Carlos IV el Hermoso: último Capeto directo y bisagra dinástica (1322-1328) · PLENA EDAD MEDIA
Flandes sigue siendo un foco de inestabilidad. Tras el compromiso diplomático alcanzado bajo Felipe V, la situación se degrada: la lealtad del conde y el orden social flamenco son impugnados, lo que amenaza también el equilibrio feudal del reino de Francia.
En 1323, estalla una revuelta campesina dirigida por Nicolaas Zannekin. El conde Luis I de Flandes llega incluso a ser encarcelado en Brujas. A corto plazo, Carlos IV puede parecer indiferente: el debilitamiento del conde beneficia a la corona.

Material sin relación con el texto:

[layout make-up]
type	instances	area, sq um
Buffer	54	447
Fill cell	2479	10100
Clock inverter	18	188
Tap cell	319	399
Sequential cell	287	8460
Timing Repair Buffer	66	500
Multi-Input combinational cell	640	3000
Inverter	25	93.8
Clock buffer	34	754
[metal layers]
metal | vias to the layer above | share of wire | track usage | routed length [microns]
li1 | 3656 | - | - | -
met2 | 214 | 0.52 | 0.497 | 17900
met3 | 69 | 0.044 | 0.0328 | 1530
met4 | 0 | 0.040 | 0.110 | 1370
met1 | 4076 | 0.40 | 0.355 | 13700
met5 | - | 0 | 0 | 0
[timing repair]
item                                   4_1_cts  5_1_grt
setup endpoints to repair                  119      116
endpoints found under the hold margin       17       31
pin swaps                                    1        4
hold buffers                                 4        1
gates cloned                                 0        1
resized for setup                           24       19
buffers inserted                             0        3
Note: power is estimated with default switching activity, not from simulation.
$ cat src/rtl/mp_pkg.sv
// Shared types for the matching pursuit result read-back path.
// Default sizes, drain FSM states and the coefficient bundle.
package mp_pkg;

  localparam int MP_N_ATOMS    = 16;
  localparam int MP_DATA_WIDTH = 16;
  localparam int MP_IDX_WIDTH  = $clog2(MP_N_ATOMS);

  typedef enum logic [2:0] {
    IDLE,
    READ,
    CAPTURE,
    EVAL,
    FLUSH,
    WAIT_LAST,
    ACK
  } mp_state_e;

  typedef struct packed {
    logic [MP_IDX_WIDTH-1:0]         index;
    logic signed [MP_DATA_WIDTH-1:0] value;
    logic                            last;
  } mp_coef_t;

endpackage

$ cat src/rtl/mp_stream_reg.sv
// Single-entry stream output register with valid/ready hold.
// Payload only changes on load, so it is stable while stalled.
module mp_stream_reg #(
  parameter int W = 21
) (
  input  logic         clk_i,
  input  logic         rst_i,
  input  logic         load_i,
  input  logic [W-1:0] data_i,
  input  logic         ready_i,
  output logic         valid_o,
  output logic [W-1:0] data_o
);

  logic         valid_q, valid_d;
  logic [W-1:0] data_q, data_d;

  always_comb begin
    valid_d = valid_q;
    data_d  = data_q;
    if (load_i) begin
      valid_d = 1'b1;
      data_d  = data_i;
    end else if (ready_i) begin
      valid_d = 1'b0;
    end
  end

  always_ff @(posedge clk_i) begin
    if (rst_i) begin
      valid_q <= 1'b0;
      data_q  <= '0;
    end else begin
      valid_q <= valid_d;
      data_q  <= data_d;
    end
  end

  assign valid_o = valid_q;
  assign data_o  = data_q;

endmodule

$ cat src/rtl/mp_result_reader.sv
// Drains the nonzero coefficients of a finished MP run onto a stream.
// One-entry lookahead lets the final beat be tagged last.
module mp_result_reader
  import mp_pkg::*;
#(
  parameter int N_ATOMS    = MP_N_ATOMS,
  parameter int DATA_WIDTH = MP_DATA_WIDTH,
  parameter int IDX_WIDTH  = $clog2(N_ATOMS)
) (
  input  logic                  clock,
  input  logic                  reset,
  input  logic                  done_i,
  output logic                  ack_o,
  output logic                  rd_en_o,
  output logic [IDX_WIDTH-1:0]  rd_addr_o,
  input  logic [DATA_WIDTH-1:0] rd_data_i,
  output logic                  out_valid,
  input  logic                  out_ready,
  output logic [IDX_WIDTH-1:0]  out_index,
  output logic [DATA_WIDTH-1:0] out_value,
  output logic                  out_last,
  output logic                  busy_o,
  output logic [IDX_WIDTH:0]    nz_count_o
);

  localparam int CW = IDX_WIDTH + 1;
  localparam logic [IDX_WIDTH-1:0] LAST_ADDR = IDX_WIDTH'(N_ATOMS - 1);

  // Same layout as mp_coef_t, resized to the instance parameters.
  typedef struct packed {
    logic [IDX_WIDTH-1:0]         index;
    logic signed [DATA_WIDTH-1:0] value;
    logic                         last;
  } coef_t;

  mp_state_e            state_q, state_d;
  logic [IDX_WIDTH-1:0] addr_q, addr_d;
  logic                 done_q;
  coef_t                cap_q, cap_d;
  coef_t                pend_q, pend_d;
  logic                 pend_vld_q, pend_vld_d;
  logic [CW-1:0]        nz_q, nz_d;
  logic                 ack_q;

  coef_t                out_d, out_w;
  logic [$bits(coef_t)-1:0] out_bits;
  logic                 out_vld, out_load, out_free;
  logic                 adv, nz_bump;

  assign out_free = !out_vld || out_ready;

  always_comb begin
    state_d    = state_q;
    addr_d     = addr_q;
    cap_d      = cap_q;
    pend_d     = pend_q;
    pend_vld_d = pend_vld_q;
    nz_d       = nz_q;
    out_d      = '0;
    out_load   = 1'b0;
    adv        = 1'b0;
    nz_bump    = 1'b0;
    unique case (state_q)
      IDLE: begin
        if (done_i && !done_q) begin
          addr_d  = '0;
          nz_d    = '0;
          state_d = READ;
        end
      end
      READ: state_d = CAPTURE;
      CAPTURE: begin
        cap_d.index = addr_q;
        cap_d.value = rd_data_i;
        cap_d.last  = 1'b0;
        state_d     = EVAL;
      end
      EVAL: begin
        if (cap_q.value == '0) begin
          adv = 1'b1;
        end else if (!pend_vld_q) begin
          pend_d     = cap_q;
          pend_vld_d = 1'b1;
          nz_bump    = 1'b1;
          adv        = 1'b1;
        end else if (out_free) begin
          out_load   = 1'b1;
          out_d      = pend_q;
          out_d.last = 1'b0;
          pend_d     = cap_q;
          nz_bump    = 1'b1;
          adv        = 1'b1;
        end
      end
      FLUSH: begin
        // An all-zero result still yields one terminating beat.
        if (out_free) begin
          out_load   = 1'b1;
          out_d      = pend_vld_q ? pend_q : '0;
          out_d.last = 1'b1;
          pend_d     = '0;
          pend_vld_d = 1'b0;
          state_d    = WAIT_LAST;
        end
      end
      WAIT_LAST: begin
        if (out_vld && out_ready) state_d = ACK;
      end
      ACK: state_d = IDLE;
      default: state_d = IDLE;
    endcase
    if (adv) begin
      if (addr_q == LAST_ADDR) begin
        state_d = FLUSH;
      end else begin
        addr_d  = addr_q + IDX_WIDTH'(1);
        state_d = READ;
      end
    end
    if (nz_bump && (nz_q < CW'(N_ATOMS))) nz_d = nz_q + CW'(1);
  end

  always_ff @(posedge clock) begin
    if (reset) begin
      state_q    <= IDLE;
      addr_q     <= '0;
      done_q     <= 1'b0;
      cap_q      <= '0;
      pend_q     <= '0;
      pend_vld_q <= 1'b0;
      nz_q       <= '0;
      ack_q      <= 1'b0;
    end else begin
      state_q    <= state_d;
      addr_q     <= addr_d;
      done_q     <= done_i;
      cap_q      <= cap_d;
      pend_q     <= pend_d;
      pend_vld_q <= pend_vld_d;
      nz_q       <= nz_d;
      ack_q      <= (state_q == ACK);
    end
  end

  mp_stream_reg #(
    .W($bits(coef_t))
  ) u_out (
    .clk_i  (clock),
    .rst_i  (reset),
    .load_i (out_load),
    .data_i (out_d),
    .ready_i(out_ready),
    .valid_o(out_vld),
    .data_o (out_bits)
  );

  assign out_w      = coef_t'(out_bits);
  assign out_valid  = out_vld;
  assign out_index  = out_w.index;
  assign out_value  = out_w.value;
  assign out_last   = out_w.last;
  assign rd_en_o    = (state_q == READ);
  assign rd_addr_o  = addr_q;
  assign ack_o      = ack_q;
  assign busy_o     = (state_q != IDLE);
  assign nz_count_o = nz_q;

endmodule
### config.mk
export PLATFORM = sky130hd
export DESIGN_NAME = display_scheduler
export DESIGN_NICKNAME = d
export VERILOG_FILES = /design/src/rtl/display_scheduler.sv
export SDC_FILE = /design/constraint.sdc
export NUM_CORES = 1
export LEC_CHECK = 0
export BUFFER_PORTS_ARGS = -buffer_cell sky130_fd_sc_hd__buf_2
export CORE_ASPECT_RATIO = 1.1
export CORE_MARGIN = 8
export CORE_UTILIZATION = 40
export CTS_CLUSTER_SIZE = 16
export DETAILED_ROUTE_END_ITERATION = 10
export PLACE_DENSITY = 0.69
export SLEW_MARGIN = 0
export SYNTH_ARGS = -nofsm -noshare
export SYNTH_HDL_FRONTEND = slang
export SYNTH_SLANG_ARGS = --single-unit
### constraint.sdc
create_clock -name clk -period 3.8 [get_ports clk]
set_input_delay 0.38 -clock clk [delete_from_list [all_inputs] [get_ports clk]]
set_output_delay 0.38 -clock clk [all_outputs]
set_load 0.005 [all_outputs]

En 1325, la situación empeora: la revuelta impide el pago de las sumas debidas al rey y representa una amenaza más amplia para el orden feudal. Carlos IV declara a los rebeldes culpables de alta traición, solicita su excomunión y moviliza fuerzas.
Pero el rey está absorbido por la crisis de Guyena: no puede llevar a cabo todas las intervenciones a la vez.
La monarquía privilegia finalmente una solución negociada: la rebelión se resuelve mediante la paz de Arques (1326). El episodio revela un problema duradero: Flandes es indispensable para el comercio y lo bastante poderosa para resistir las órdenes, lo que obliga a París a alternar presión y compromiso.